Applying this formula recursively $2n$ times yields $$ x^{4n}(1-x)^{4n} =\left(1+x^2\right)\sum_{j=0}^{2n-1}(-2)^jx^{4n+j}(1-x)^{4n-2(j+1)}+(-2)^{2n}x^{6n}. $$ Furthermore,

\begin{align} x^{6n}-(-1)^{3n} &=\sum_{j=1}^{3n}(-1)^{3n-j}x^{2j}-\sum_{j=0}^{3n-1}(-1)^{3n-j}x^{2j}\\ &=\sum_{j=0}^{3n-1}\left((-1)^{3n-(j+1)} x^{2(j+1)}-(-1)^{3n-j}x^{2j}\right)\\ &=-(1+x^2)\sum_{j=0}^{3n-1} (-1)^{3n-j}x^{2j}, \end{align}

where the first equality holds, because the terms for $1 ≤ j ≤ 3n – 1$ cancel, and the second equality arises from the index shift $j → j + 1$ in the first sum.

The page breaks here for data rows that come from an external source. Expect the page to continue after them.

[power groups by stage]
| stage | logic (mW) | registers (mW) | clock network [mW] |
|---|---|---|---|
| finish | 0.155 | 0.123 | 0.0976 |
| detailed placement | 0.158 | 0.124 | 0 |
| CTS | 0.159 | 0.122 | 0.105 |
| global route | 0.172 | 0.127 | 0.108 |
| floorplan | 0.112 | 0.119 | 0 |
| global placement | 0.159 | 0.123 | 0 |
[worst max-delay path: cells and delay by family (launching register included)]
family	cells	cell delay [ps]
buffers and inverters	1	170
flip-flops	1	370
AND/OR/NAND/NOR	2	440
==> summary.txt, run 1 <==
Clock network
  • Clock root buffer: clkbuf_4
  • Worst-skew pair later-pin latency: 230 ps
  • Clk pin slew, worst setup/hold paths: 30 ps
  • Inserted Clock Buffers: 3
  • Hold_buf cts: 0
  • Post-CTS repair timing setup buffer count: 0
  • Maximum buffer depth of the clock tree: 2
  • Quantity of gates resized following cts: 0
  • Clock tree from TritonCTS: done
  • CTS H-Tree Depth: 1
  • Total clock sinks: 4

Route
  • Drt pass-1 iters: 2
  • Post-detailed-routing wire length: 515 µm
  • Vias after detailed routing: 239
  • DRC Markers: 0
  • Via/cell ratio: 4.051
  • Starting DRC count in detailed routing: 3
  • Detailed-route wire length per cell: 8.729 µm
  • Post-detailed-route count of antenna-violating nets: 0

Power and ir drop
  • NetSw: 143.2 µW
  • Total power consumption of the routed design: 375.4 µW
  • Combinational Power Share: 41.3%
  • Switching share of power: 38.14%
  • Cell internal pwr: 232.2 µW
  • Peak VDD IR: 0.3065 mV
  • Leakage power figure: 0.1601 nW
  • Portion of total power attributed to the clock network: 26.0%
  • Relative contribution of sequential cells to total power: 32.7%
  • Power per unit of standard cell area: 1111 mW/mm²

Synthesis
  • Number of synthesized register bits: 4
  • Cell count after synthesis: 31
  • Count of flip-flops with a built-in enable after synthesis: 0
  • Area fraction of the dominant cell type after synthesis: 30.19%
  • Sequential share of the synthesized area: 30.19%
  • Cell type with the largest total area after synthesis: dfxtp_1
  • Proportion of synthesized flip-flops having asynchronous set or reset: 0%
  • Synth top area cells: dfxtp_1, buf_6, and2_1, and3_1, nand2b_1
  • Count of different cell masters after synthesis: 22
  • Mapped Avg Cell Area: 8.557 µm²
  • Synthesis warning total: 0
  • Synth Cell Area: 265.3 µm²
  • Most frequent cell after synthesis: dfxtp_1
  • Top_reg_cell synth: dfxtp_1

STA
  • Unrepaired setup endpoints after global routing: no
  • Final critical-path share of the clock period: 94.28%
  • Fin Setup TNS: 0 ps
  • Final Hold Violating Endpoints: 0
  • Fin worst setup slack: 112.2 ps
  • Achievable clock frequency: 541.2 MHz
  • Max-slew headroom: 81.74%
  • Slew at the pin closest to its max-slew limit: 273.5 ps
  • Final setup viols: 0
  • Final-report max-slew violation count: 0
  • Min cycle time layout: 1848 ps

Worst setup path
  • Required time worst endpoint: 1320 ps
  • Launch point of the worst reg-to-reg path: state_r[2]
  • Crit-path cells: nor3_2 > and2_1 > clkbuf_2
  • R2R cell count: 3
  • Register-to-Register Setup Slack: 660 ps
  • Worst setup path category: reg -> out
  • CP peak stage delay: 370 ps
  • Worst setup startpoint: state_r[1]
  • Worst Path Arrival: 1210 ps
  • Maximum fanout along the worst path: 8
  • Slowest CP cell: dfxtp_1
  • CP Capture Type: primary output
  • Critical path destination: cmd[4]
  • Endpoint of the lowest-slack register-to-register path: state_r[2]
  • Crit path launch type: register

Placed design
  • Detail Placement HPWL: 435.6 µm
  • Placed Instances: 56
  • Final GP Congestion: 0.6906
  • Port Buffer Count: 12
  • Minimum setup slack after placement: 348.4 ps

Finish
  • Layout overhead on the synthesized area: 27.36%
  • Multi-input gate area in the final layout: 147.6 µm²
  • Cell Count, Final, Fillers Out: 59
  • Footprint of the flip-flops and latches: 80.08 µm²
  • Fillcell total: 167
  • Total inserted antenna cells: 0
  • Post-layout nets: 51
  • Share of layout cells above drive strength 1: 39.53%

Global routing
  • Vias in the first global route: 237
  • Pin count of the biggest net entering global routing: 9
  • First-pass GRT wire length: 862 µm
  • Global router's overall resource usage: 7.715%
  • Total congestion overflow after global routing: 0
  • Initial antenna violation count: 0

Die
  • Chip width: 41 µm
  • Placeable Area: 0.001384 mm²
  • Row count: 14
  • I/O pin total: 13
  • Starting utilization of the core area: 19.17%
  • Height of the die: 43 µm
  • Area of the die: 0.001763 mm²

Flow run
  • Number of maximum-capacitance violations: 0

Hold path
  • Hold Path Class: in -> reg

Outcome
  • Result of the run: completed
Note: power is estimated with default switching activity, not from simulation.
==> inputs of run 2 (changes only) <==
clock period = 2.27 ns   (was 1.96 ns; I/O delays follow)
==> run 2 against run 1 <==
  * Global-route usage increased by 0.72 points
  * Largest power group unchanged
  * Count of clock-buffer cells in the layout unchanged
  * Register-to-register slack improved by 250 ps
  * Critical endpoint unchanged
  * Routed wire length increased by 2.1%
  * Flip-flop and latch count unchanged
--- config.mk ---
export PLATFORM = sky130hd
export DESIGN_NAME = sha512_round
export DESIGN_NICKNAME = d
export VERILOG_FILES = /design/src/rtl/core/sha512_pkg.sv /design/src/rtl/core/sha512_round.sv
export SDC_FILE = /design/constraint.sdc
export NUM_CORES = 2
export LEC_CHECK = 0
export BUFFER_PORTS_ARGS = -buffer_cell sky130_fd_sc_hd__buf_2
export CAP_MARGIN = 20
export CORE_ASPECT_RATIO = 0.7
export CORE_MARGIN = 2
export CORE_UTILIZATION = 24
export DETAILED_ROUTE_END_ITERATION = 7
export GPL_ROUTABILITY_DRIVEN = 0
export SYNTH_ARGS = -nofsm -noshare
export SYNTH_HDL_FRONTEND = slang
export SYNTH_SLANG_ARGS = --single-unit
--- constraint.sdc ---
create_clock -name clk_i -period 10.15 [get_ports clk_i]
set_input_delay 2.03 -clock clk_i [delete_from_list [all_inputs] [get_ports clk_i]]
set_output_delay 2.03 -clock clk_i [all_outputs]
set_load 0.02 [all_outputs]
--- config.mk ---
export PLATFORM = sky130hd
export DESIGN_NAME = sha512_sched
export DESIGN_NICKNAME = d
export VERILOG_FILES = /design/src/rtl/core/sha512_pkg.sv /design/src/rtl/core/sha512_sched.sv
export SDC_FILE = /design/constraint.sdc
export NUM_CORES = 1
export LEC_CHECK = 0
export BUFFER_PORTS_ARGS = -buffer_cell sky130_fd_sc_hd__buf_4
export CAP_MARGIN = 40
export CORE_MARGIN = 1.5
export CORE_UTILIZATION = 30
export CTS_CLUSTER_SIZE = 40
export DETAILED_ROUTE_END_ITERATION = 10
export PLACE_DENSITY = 0.45
export SYNTH_ARGS = -nofsm -noshare
export SYNTH_HDL_FRONTEND = slang
export SYNTH_SLANG_ARGS = --single-unit
--- constraint.sdc ---
create_clock -name clk_i -period 17.53 [get_ports clk_i]
set_input_delay 0.8765 -clock clk_i [delete_from_list [all_inputs] [get_ports clk_i]]
set_output_delay 0.8765 -clock clk_i [all_outputs]
set_load 0.01 [all_outputs]
$ cat config.mk
export PLATFORM = sky130hd
export DESIGN_NAME = wsdc_fifo
export DESIGN_NICKNAME = d
export VERILOG_FILES = /design/src/design/wsdc_fifo.sv
export SDC_FILE = /design/constraint.sdc
export NUM_CORES = 1
export LEC_CHECK = 0
export BUFFER_PORTS_ARGS = -buffer_cell sky130_fd_sc_hd__buf_2
export CORE_MARGIN = 2
export CORE_UTILIZATION = 52
export DETAILED_ROUTE_END_ITERATION = 8
export GPL_TIMING_DRIVEN = 0
export PLACE_DENSITY = 0.8
export RECOVER_POWER = 100
export SLEW_MARGIN = 20
export SYNTH_ARGS = -nofsm -noshare
export SYNTH_HDL_FRONTEND = slang
export SYNTH_SLANG_ARGS = --single-unit
$ cat constraint.sdc
create_clock -name clk_i -period 3.54 [get_ports clk_i]
set_clock_uncertainty 0.1 [all_clocks]
set_input_delay 0.708 -clock clk_i [delete_from_list [all_inputs] [get_ports clk_i]]
set_output_delay 0.708 -clock clk_i [all_outputs]
set_load 0.01 [all_outputs]
$ cat src/design/wsdc_fifo.sv
// Small register-based FIFO used between the front and back halves and at
// the result side. No package dependencies.
`default_nettype none

module wsdc_fifo #(
  parameter int WIDTH = 8,
  parameter int DEPTH = 2
) (
  input  wire logic             clk_i,
  input  wire logic             rst_ni,
  input  wire logic             push_i,
  input  wire logic [WIDTH-1:0] data_i,
  output logic                  full_o,
  input  wire logic             pop_i,
  output logic [WIDTH-1:0]      data_o,
  output logic                  empty_o
);

  localparam int AW = (DEPTH > 1) ? $clog2(DEPTH) : 1;
  localparam int CW = $clog2(DEPTH + 1);

  logic [WIDTH-1:0] mem_q [DEPTH];
  logic [AW-1:0]    wr_ptr_q, wr_ptr_d, rd_ptr_q, rd_ptr_d;
  logic [CW-1:0]    cnt_q, cnt_d;
  logic             do_wr, do_rd;

  assign full_o  = (cnt_q == CW'(DEPTH));
  assign empty_o = (cnt_q == '0);
  assign do_wr   = push_i & ~full_o;
  assign do_rd   = pop_i & ~empty_o;
  assign data_o  = mem_q[rd_ptr_q];

  always_comb begin
    wr_ptr_d = wr_ptr_q;
    rd_ptr_d = rd_ptr_q;
    cnt_d    = cnt_q;
    if (do_wr) begin
      wr_ptr_d = (wr_ptr_q == AW'(DEPTH - 1)) ? '0 : wr_ptr_q + AW'(1);
    end
    if (do_rd) begin
      rd_ptr_d = (rd_ptr_q == AW'(DEPTH - 1)) ? '0 : rd_ptr_q + AW'(1);
    end
    if (do_wr && !do_rd) begin
      cnt_d = cnt_q + CW'(1);
    end else if (!do_wr && do_rd) begin
      cnt_d = cnt_q - CW'(1);
    end
  end

  always_ff @(posedge clk_i or negedge rst_ni) begin
    if (!rst_ni) begin
      wr_ptr_q <= '0;
      rd_ptr_q <= '0;
      cnt_q    <= '0;
    end else begin
      wr_ptr_q <= wr_ptr_d;
      rd_ptr_q <= rd_ptr_d;
      cnt_q    <= cnt_d;
    end
  end

  always_ff @(posedge clk_i) begin
    if (do_wr) begin
      mem_q[wr_ptr_q] <= data_i;
    end
  end

endmodule

`default_nettype wire

==> flow_metrics.tcl <==
set metrics [dict create \
    clk_pin_slew_worst_paths_ns 0.10 \
    row_count 13 \
    fmax_mhz 426 \
    gr-usage-all-layers_pct 14.4 \
    static_power_due_to_leakage_nw 0.350 \
    whs_ns 0.134 \
    flow.area_growth_from_synthesis_pct 16.5 \
    clk-insertion-delay-late_ns 0.28 \
    ioPinCount 22 \
    dp.cells 80 \
    synthDominantCellAreaShare_pct 61.4 \
    postSynth.asyncResetShare_pct 20.0 \
    synth_seq_area_share_pct 74.2 \
    synth_ff_type "sky130_fd_sc_hd__edfxtp_1" \
    cts_setup_buffers 0 \
    first_global_vias 445 \
    unrepaired_setup_endpoints_after_global_routing "no" \
    critical_path.startpoint_type "flip-flop" \
    final_antenna_net_count 0 \
    die_width_um 42.8 \
    synth.distinct_cells 15 \
    grtUsageMet1_pct 15.0 \
    grt_max_degree 12 \
    die_h_um 42.8 \
    synth.most_common_cell "sky130_fd_sc_hd__edfxtp_1" \
    setup.reg_to_reg.worst_slack_ns 1.77 \
    drt_drc_violations_left 0 \
    timing.setup.tns_ns 0 \
    most_area_hungry_cell_type_in_the_yosys_netlist "sky130_fd_sc_hd__edfxtp_1" \
    synth_top_cells_by_area "sky130_fd_sc_hd__edfxtp_1 (61%), sky130_fd_sc_hd__dfrtp_1 (13%), sky130_fd_sc_hd__mux2_1 (8.6%)" \
    synth_commonest_cells "sky130_fd_sc_hd__edfxtp_1 (16), sky130_fd_sc_hd__mux2_1 (6), sky130_fd_sc_hd__dfrtp_1 (4)" \
    grt.met3_usage_pct 3.83 \
    critPathArrivalTime_ns 1.54 \
    gpl.final_weighted_congestion 0.735 \
    report.final.setup_viol 0 \
    cts_htree_levels 1 \
    cts.path.max_buffers 2 \
    timing.critical_path.to_type "output port" \
    synth-seq-cells 20 \
    area_of_the_mapped_netlist_um2 782 \
    multi_input_area_um2 186 \
    finalNetCount 83 \
    fin_cells 84 \
    sequential_cell_area_um2 581 \
    synth_edf_count 16 \
    fin_crit_sh_pct 66.3 \
    total_clock_buffers_created_by_cts 3 \
    layout-drive-gt1-share_pct 18.8 \
    buffer_ports.inserted 21 \
    crit_path_start "rd_ptr_q" \
    worst_slew_margin_rel_pct 53.8 \
    critical_path.max_fanout 9 \
    insertedDiodeCount 0 \
    starting_density_of_the_core_pct 57.9 \
    reg2reg_from "cnt_q[0]" \
    cp-endpoint "data_o[7]" \
    regToRegEndpoint "mem_q[0][2]" \
    post_cts_resize_count 0 \
    cts_tree "done" \
    num_vias 423 \
    r2r_cells 3 \
    power_per_cell_area_nw_per_um2 786 \
    final_hold_vio_count 0 \
    wirelength_mm 1.18 \
    dieArea_um2 1830 \
    global_route.peak_usage_layer "met2" \
    post_drt_via_cell_ratio 5.04 \
    critical_path_class "flip-flop to output port" \
    design.core.area_um2 1350 \
    netlist_instances 44 \
    hp-class "input pin to asynchronous set/reset pin" \
    yosysWarningCount 0 \
    num-fill-cells 110 \
    root_buffer "sky130_fd_sc_hd__clkbuf_4" \
    finalCriticalPeriod_ns 2.35 \
    tightest_slew_ns 0.690 \
    grt_antenna_before_repair 0 \
    grt_pass1_wl_mm 1.90 \
    avgRoutedWirePerCell_um 14.0 \
    vdd_ir_drop_max_uv 433 \
    finalMaxSlewViolations 0 \
    hold_bufs_inserted_after_cts 0 \
    syn-mean-instance-area_um2 17.8 \
    met2_usage_pct 26.7 \
    clock_sink_count 20 \
    drt_first_iter_violations 5 \
    globalRouteOverflowTotal 0 \
    post_synth_net_total 57 \
    iteration_count_of_the_initial_detailed_routing_pass 3 \
    worst_ep_required_time_ns 2.73 \
    timing.max_cap.violations 0 \
    outcome "complete, no violations" \
]
cell families after synthesis:
logic type,Yosys count,share of synthesized area [%]
AND/OR/NAND/NOR,6,3.84
XOR/XNOR,5,6.56
AO/OA/AOI/OAI,1,0.639
buffers and inverters,3,1.60
multiplexers,8,11.5
flip-flops,20,74.2
adder cells (fa/ha/maj),1,1.60
File: config.mk
export PLATFORM = sky130hd
export DESIGN_NAME = wsdc_front
export DESIGN_NICKNAME = d
export VERILOG_FILES = /design/src/design/wsdc_pkg.sv /design/src/design/wsdc_front.sv
export SDC_FILE = /design/constraint.sdc
export NUM_CORES = 1
export LEC_CHECK = 0
export BUFFER_PORTS_ARGS = -buffer_cell sky130_fd_sc_hd__buf_2
export CORE_MARGIN = 2
export CORE_UTILIZATION = 50
export DETAILED_ROUTE_END_ITERATION = 6
export PLACE_DENSITY = 0.85
export SLEW_MARGIN = 15
export SYNTH_ARGS = -nofsm -noshare
export SYNTH_HDL_FRONTEND = slang
export SYNTH_SLANG_ARGS = --single-unit
File: constraint.sdc
create_clock -name vclk -period 4
set_clock_uncertainty 0.05 [all_clocks]
set_input_delay 0.4 -clock vclk [all_inputs]
set_output_delay 0.4 -clock vclk [all_outputs]
set_load 0.1 [all_outputs]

Application of these two results gives

\begin{align}\frac{x^{4n}(1-x)^{4n}}{2^{2n-2}(1+x^2)} =\sum_{j=0}^{2n-1} & \frac{(-1)^j}{2^{2n-j-2}}x^{4n+j}(1-x)^{4n-2j-2}\\ & {} -4\sum_{j=0}^{3n-1}(-1)^{3n-j}x^{2j}+(-1)^{3n}\frac4{1+x^2}.\tag{1} \end{align}

For integers $k, \ell ≥ 0$, using integration by parts $\ell$ times, we obtain

\begin{align} \int_0^1x^k(1-x)^\ell\,dx &=\frac \ell{k+1}\int_0^1x^{k+1}(1-x)^{\ell-1}\,dx\\ &\,\,\,\vdots\\ &=\frac \ell{k+1} \frac{\ell-1}{k+2}\cdots\frac1{k+\ell}\int_0^1x^{k+\ell}\,dx\\ &=\frac{1}{(k+\ell+1)\binom{k+\ell}{k}}.\tag{2} \end{align}

Setting $k = \ell = 4n$, we obtain

$$\int_0^1 x^{4n} (1-x)^{4n}\,dx = \frac{1}{(8n+1)\binom{8n}{4n}}.$$

Integrating equation (1) from 0 to 1 using equation (2) and $\arctan(1) = \frac{π}4$, we get the claimed equation involving $\pi$.

Answer 2

The integral can be evaluated with Laplaces method when $r\to\infty$. From the link, one has that an integral on the form according to below with a minimum of $p(x)$ at $x=a$ to leading order is given by

$$ \int_a^b \exp(-rp(x))q(x)dx \sim \frac{Q}{\mu} \Gamma\left(\frac{\lambda}{\mu}\right) \frac{e^{-rp(a)}}{(Pr)^{\lambda/\mu}}, \quad r\to \infty $$

where the constants are found from the Taylor expansions of $p(x)$ and $q(x)$ around $x=a$ respectively. In this case, one has

$$ f(r) = \int_0^1 \frac{x^r(1-x)^r}{1+x^2} dx=\int_0^1 \exp\left(-rp(x) \right) q(x)dx $$

with $p(x) = -\ln(x(1-x))$ and $q(x) = (1+x^2)^{-1}$. With a minimum at $x = 1/2$ one has that around $x=1/2$,

$$ p(x) = \ln(4)+4\left(x-\frac{1}{2}\right)^2 +... $$ $$ q(x) = \frac{4}{5}-\frac{16}{25}\left(x-\frac{1}{2}\right)+... $$

Splitting the integral into two parts, the first from $0$ to $1/2$ and the second from $1/2$ to $1$, one has that

$$ \int_{1/2}^1 \exp\left(-rp(x) \right) q(x)dx \sim \frac{4^{-r}}{5}\sqrt{\frac{\pi}{r}} $$

and letting $x\to x+1/2$ gives similarly that the integral from $0$ to $1/2$ is the same as the one above. Hence, to leading order, one has

$$ f(r) = \int_0^1 \frac{x^r(1-x)^r}{1+x^2} dx \sim \frac{2\cdot4^{-r}}{5}\sqrt{\frac{\pi}{r}}, \quad r \to \infty $$

Now, e.g. looking at $f(4k)$ with $k=8$ gives that $f(4k) = 6.712\cdot 10^{-21}$ whereas the asymptotic expression gives $f(4k) \sim \frac{4^{-4k}}{5} \sqrt{\frac{\pi}{k}} = 6.794\cdot 10^{-21}$.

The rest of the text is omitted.